The question isn't "How do I write for ChatGPT versus Google?" The question is "How do I prove my content drives pipeline?"

The parallel to early search engines isn't just history, it's a playbook

Google won partly because they made it easy for content creators to measure success. Any LLM that wants to dominate search will need to solve the same problem.

Early adopters who figure out attribution now gain a competitive advantage. When better tools arrive, they’ll already have proven strategies while competitors are experimenting. The channel will mature. One platform will emerge as the leader. LLM platforms will build measurement tools because they'll need content creators to feed their algorithm.

But here's what most people miss. Paid search doesn't work unless organic works. People need to trust the platform's results. They need to believe the content is credible before they'll tolerate ads.

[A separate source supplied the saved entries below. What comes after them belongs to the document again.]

$ cat src/sv/kdi_ram.sv
// kdi_ram: generic simple dual-port ram, one write and one registered read port
// no package dependencies

module kdi_ram #(
	parameter int WIDTH = 8,
	parameter int DEPTH = 256
) (
	input  logic                     clk,
	input  logic                     we,
	input  logic [$clog2(DEPTH)-1:0] waddr,
	input  logic [WIDTH-1:0]         wdata,
	input  logic                     re,
	input  logic [$clog2(DEPTH)-1:0] raddr,
	output logic [WIDTH-1:0]         rdata
);

	logic [WIDTH-1:0] mem [DEPTH];

	always_ff @(posedge clk) begin
		if (we) begin
			mem[waddr] <= wdata;
		end
		// read data holds while no read is issued
		if (re) begin
			rdata <= mem[raddr];
		end
	end

endmodule

$ cat config.mk
export PLATFORM = sky130hd
export DESIGN_NAME = kdi_ram
export DESIGN_NICKNAME = d
export VERILOG_FILES = /design/src/sv/kdi_ram.sv
export SDC_FILE = /design/constraint.sdc
export NUM_CORES = 2
export LEC_CHECK = 0
export BUFFER_PORTS_ARGS = -buffer_cell sky130_fd_sc_hd__buf_2
export CAP_MARGIN = 20
export CORE_ASPECT_RATIO = 0.9
export CORE_MARGIN = 2
export CORE_UTILIZATION = 30
export DETAILED_ROUTE_END_ITERATION = 16
export GPL_TIMING_DRIVEN = 0
export HOLD_SLACK_MARGIN = 0.05
export PLACE_DENSITY = 0.53
export SLEW_MARGIN = 20
export SYNTH_ARGS = -nofsm -noshare
export SYNTH_HDL_FRONTEND = slang
export SYNTH_SLANG_ARGS = --single-unit
$ cat constraint.sdc
create_clock -name clk -period 7.8 [get_ports clk]
set_input_delay 1.56 -clock clk [delete_from_list [all_inputs] [get_ports clk]]
set_output_delay 1.56 -clock clk [all_outputs]
set_load 0.005 [all_outputs]
[Word level (Yosys, flattened, before mapping)]
Memories as Yosys holds them, arrays and structs flattened. A register that Yosys moved wholly into a read port is not among the register bits.
Index checks and enable logic that the tools add are counted.
Cells by class
  $add $sub $neg: 0
  multipliers: 0
  divide/modulo/power cells: 0
  order comparisons: 0
  equal/unequal tests: 0
  shift operators: 0
  multiplexer cells: 2
  bitwise operators: 0
  reductions and logical operators: 0
Operators with widths (count)
  1-bit 2-to-1 mux: 2
Word-level totals
  bits in registers: 0
  latch bits: 0
  RAM bits: 2048
  ROM bits: 0
  input bits: 27
  output and inout bits: 8
  logic and storage cells: 3
  memories: 1
Memories
  mem: words 256, bits a word 8, rd ports 1, clocked after memory_dff 1, write ports 1, line 17  | logic [WIDTH-1:0] mem [DEPTH];

[Depth between registers and ports, before layout]
  depth in word-level cells: 2
  gate-level depth with buffers: 11
  mapped depth without buffers: 6

[Worst setup path after synthesis]
Ideal clock, no wire load.
  path type: in2reg
  from: in raddr[0]
  to: reg rdata[2], read port of mem (data pin)
  library setup time: 0.269 ns
  arrival: 3.367 ns
  required time: 7.531 ns
  path slack: 4.164 ns
  stages: 9
  path buffers: 4
  cells stage by stage: buf_6 > buf_12 > buf_8 > buf_2 > mux4_2 > a22oi_1 > a21oi_1 > nor4_1 > nor4_2
RTL lines
  start, declared: line 13  | input logic [$clog2(DEPTH)-1:0] raddr,
  end, declared: line 14  | output logic [WIDTH-1:0] rdata

==> impl_metrics.toml <==
[logic_synthesis]
synth_largest_area_cell = "edfxtp_1"
ys_seq_area_frac = 0.775
ys_ff_latch = 2056
synth_area_um2 = 79600
synth_edf_count = 2056
synth_nets = 3760
synth_top_area_frac = 0.775
synthTopCellsByArea = "edfxtp_1 (78%), mux4_2 (13%), mux2i_1 (1.7%), nor2_1 (1.3%), a22oi_1 (1.3%)"
yosysUniqueCellTypes = 54
yosys_most_used_dff = "edfxtp_1"
avgSynthCellArea_um2 = 21.3
async_reset_ff_frac = 0
synthCells = 3733
yosys_warnings = 0

[sta]
worst_pin_slew_ns = 1.22
fin_crit_ns = 5.38
finalCritPeriodShare = 0.690
hold_violations = 0
slew_headroom = 0.190
max_freq_mhz = 186
rsz0062_at_grt = "false"
finClkSkew_ns = 0.0251
fin_setup_tns_ns = 0
setup_violations = 0
drv_slew = 0

[die]
fp-row-count = 179
start_util = 0.302
core_area_um2 = 264000
die_x_um = 547
die_area_um2 = 270000
die_y_um = 493
boundaryPins = 35

[grt]
grt_max_degree = 128
grtUsageTotal = 0.188
grt_pass1_wl_mm = 348
grt_antenna_before_repair = 29
grt_overflow = 0
grt_pass1_vias = 40800

[clock_tree]
root_buffer = "clkbuf_16"
h-tree-depth = 4
hold_buffers = 0
clock_sinks = 2056
cts_tree = "yes"
clock_latency_ns = 0.87
clk_path_buf_depth = 3
cts_setup_buffers = 0
clk_pin_slew_ns = 0.06
cts_resized = 0
numCtsBuffers = 205

[worst_setup_path]
cp_common_cell = "buf_2"
path_cells = "buf_2 -> buf_2 -> buf_2 -> and2_1 -> clkbuf_1 -> a22oi_1 -> a21oi_1 -> nor4_2 -> buf_2 -> nor4_2"
crit_slowest_cell = "nor4_2"
worstPathArrival_ns = 5.90
cpPeakStageDelay_ns = 0.82
path_max_fanout = 10
r2r_slack_ns = 4.48
cp_data_required_time_ns = 8.32
critPathKind = "input pin to flip-flop"
critPathLaunchType = "input pin"
end_kind = "flip-flop"

[power_and_ir_drop]
p_total_mw = 23.3
p_per_area_nw_per_um2 = 253
p_leak_nw = 28.0
peakVddDrop_v = 0.000177

[cells_and_area]
areaGrowthSynthToFinish_pct = 15.7
drive_gt1_frac = 0.236
fillCellCount = 24500
final_nets = 4045
final-seq-area_um2 = 61700
multi_input_area_um2 = 16600

[detailed_routing]
num_vias = 41800
drt_iter0_drc = 6558
post_drt_wl_per_cell_um = 33.3
vias_per_cell = 5.41
drt.antenna.violating_nets = 0
wl_mm = 257
dr.pass1.iters = 8
drc = 0

[placement]
place_congestion = 0.894
portBuffers = 27
dp.final_hpwl_mm = 174

[hold_path]
worstHoldPathType = "input pin to flip-flop"

[run_status]
status = "finished clean"

[run]
maxCapViolCount = 0
## path summary, 6_finish.rpt
check	from	to	cells after the start
worst max-delay path	raddr[2]	rdata[6]	10
worst min-delay path	wdata[6]	mem[123][6]	1
worst max register to register	mem[163][7]	rdata[7]	6
worst min register to register	mem[32][5]	rdata[5]	7
## area by class of cell
cell class                      instances  share of cell area
Clock inverter                        125              0.0126
Inverter                                2           0.0000815
Clock buffer                          246              0.0583
Antenna cell                            8            0.000217
Timing Repair Buffer                   78              0.0145
Buffer                                233              0.0163
Sequential cell                      2056               0.670
Multi-Input combinational cell       1442               0.180
Tap cell                             3529              0.0479
## metrics by stage
step	area [µm²]	setup slack (ns)	util	std cells	hold slack [ns]
3_5_place_dp	85500	1.52	0.324	7337	1.37
4_1_cts	92100	2.43	0.349	7708	0.908
6_report	92100	2.42	0.349	7719	0.969
5_1_grt	92100	2.50	0.349	7713	0.929
2_1_floorplan	79600	4.16	-	3733	0.864
3_3_place_gp	84200	0.289	0.319	7289	1.57
## flip-flops by register name, summed over array words and instances (netlist names)
register,flops
mem,2048
rdata,8
## synth_stat cells, types with 22 or more instances
cell,instances
a21oi_1,96
a22oi_1,133
buf_1,22
buf_2,31
buf_4,27
clkbuf_1,111
edfxtp_1,2056
mux2i_1,134
mux4_2,454
nand2_1,33
nand3_1,34
nor2_1,282
nor2b_1,31
nor3_1,22
nor4_1,24
o221ai_1,46
o22ai_1,28
## worst max-delay path: cells and delay by family
| kind | cells | cell delay (ns) |
|---|---|---|
| AO/OA/AOI/OAI | 2 | 0.57 |
| buffers and inverters | 5 | 2.48 |
| AND/OR/NAND/NOR | 3 | 1.20 |
## power by group
| part | switching [mW] | leakage (nW) | internal (mW) |
|---|---|---|---|
| Sequential | 0.00632 | 18.5 | 12.2 |
| Clock | 4.34 | 3.17 | 5.40 |
| Combinational | 0.949 | 6.32 | 0.420 |
## layer usage
| metal | up-vias | track usage | wire length (µm) |
|---|---|---|---|
| li1 | 16300 | - | - |
| met1 | 22600 | 0.265 | 106000 |
| met2 | 2446 | 0.279 | 113000 |
| met3 | 418 | 0.0513 | 28000 |
| met4 | 4 | 0.0636 | 9780 |
| met5 | - | 0 | 29 |
## placed cells by master, fill, tap and decap left out, types with 5 or more instances in the layout
| master | instances |
|---|---|
| clkbuf_1 | 114 |
| buf_2 | 64 |
| buf_12 | 14 |
| clkinv_2 | 33 |
| buf_8 | 22 |
| clkbuf_16 | 209 |
| nor2b_1 | 31 |
| buf_16 | 33 |
| a22o_1 | 8 |
| buf_4 | 34 |
| nor2_1 | 277 |
| nand4_1 | 10 |
| clkinv_1 | 62 |
| nor3_1 | 22 |
| o22a_1 | 5 |
| edfxtp_1 | 2056 |
| a21oi_1 | 96 |
| buf_1 | 11 |
| a221oi_1 | 12 |
| o211ai_1 | 10 |
| nand3_1 | 34 |
| clkbuf_2 | 34 |
| a22oi_1 | 133 |
| nand2_1 | 33 |
| mux4_2 | 454 |
| nor4_1 | 11 |
| diode_2 | 8 |
| o221ai_1 | 46 |
| a211oi_1 | 14 |
| bufinv_16 | 15 |
| and2_1 | 6 |
| nor2_2 | 5 |
| o22ai_1 | 28 |
| clkinv_16 | 7 |
| buf_6 | 22 |
| mux2i_1 | 134 |
| nor4_2 | 16 |
| o21ai_0 | 10 |
| nand2b_1 | 8 |
| a2111oi_2 | 5 |
## logic make-up (layout without fill, tap and decap cells)
family / count (synthesis) / after routing / share of synthesized area
AOI/OAI and AO/OA: 385 / 385 / 0.0342
buffers and inverters: 235 / 684 / 0.0183
DFF: 2056 / 2056 / 0.775
muxes: 591 / 591 / 0.146
other: 0 / 8 / 0
and+or+nand+nor: 466 / 466 / 0.0263
Power figures use the tool's default switching activity.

Nick thinks ads are coming to LLMs. The opportunity is too big to resist. ChatGPT has massive daily active users. How do you monetize free users if not through ads?

When that happens, attribution becomes critical. You'll need to connect AI-influenced touches to actual pipeline. Not just traffic. Not just clicks. Revenue.

Connect content to CRM data or keep guessing what works

Connect your content performance to CRM data. Most content strategies die in the gap between "this got traffic" and "this influenced revenue."

Track what you can track. Referrer URLs from ChatGPT. Activity from LLM bots crawling your site (Botify has good research on this. The bandwidth these bots consume has skyrocketed). Google Search Console queries that led to conversions.

Then map those touches to deals in your CRM.

Start there, even if AI search remains hard to measure. Because when the tooling catches up, you'll already know what works.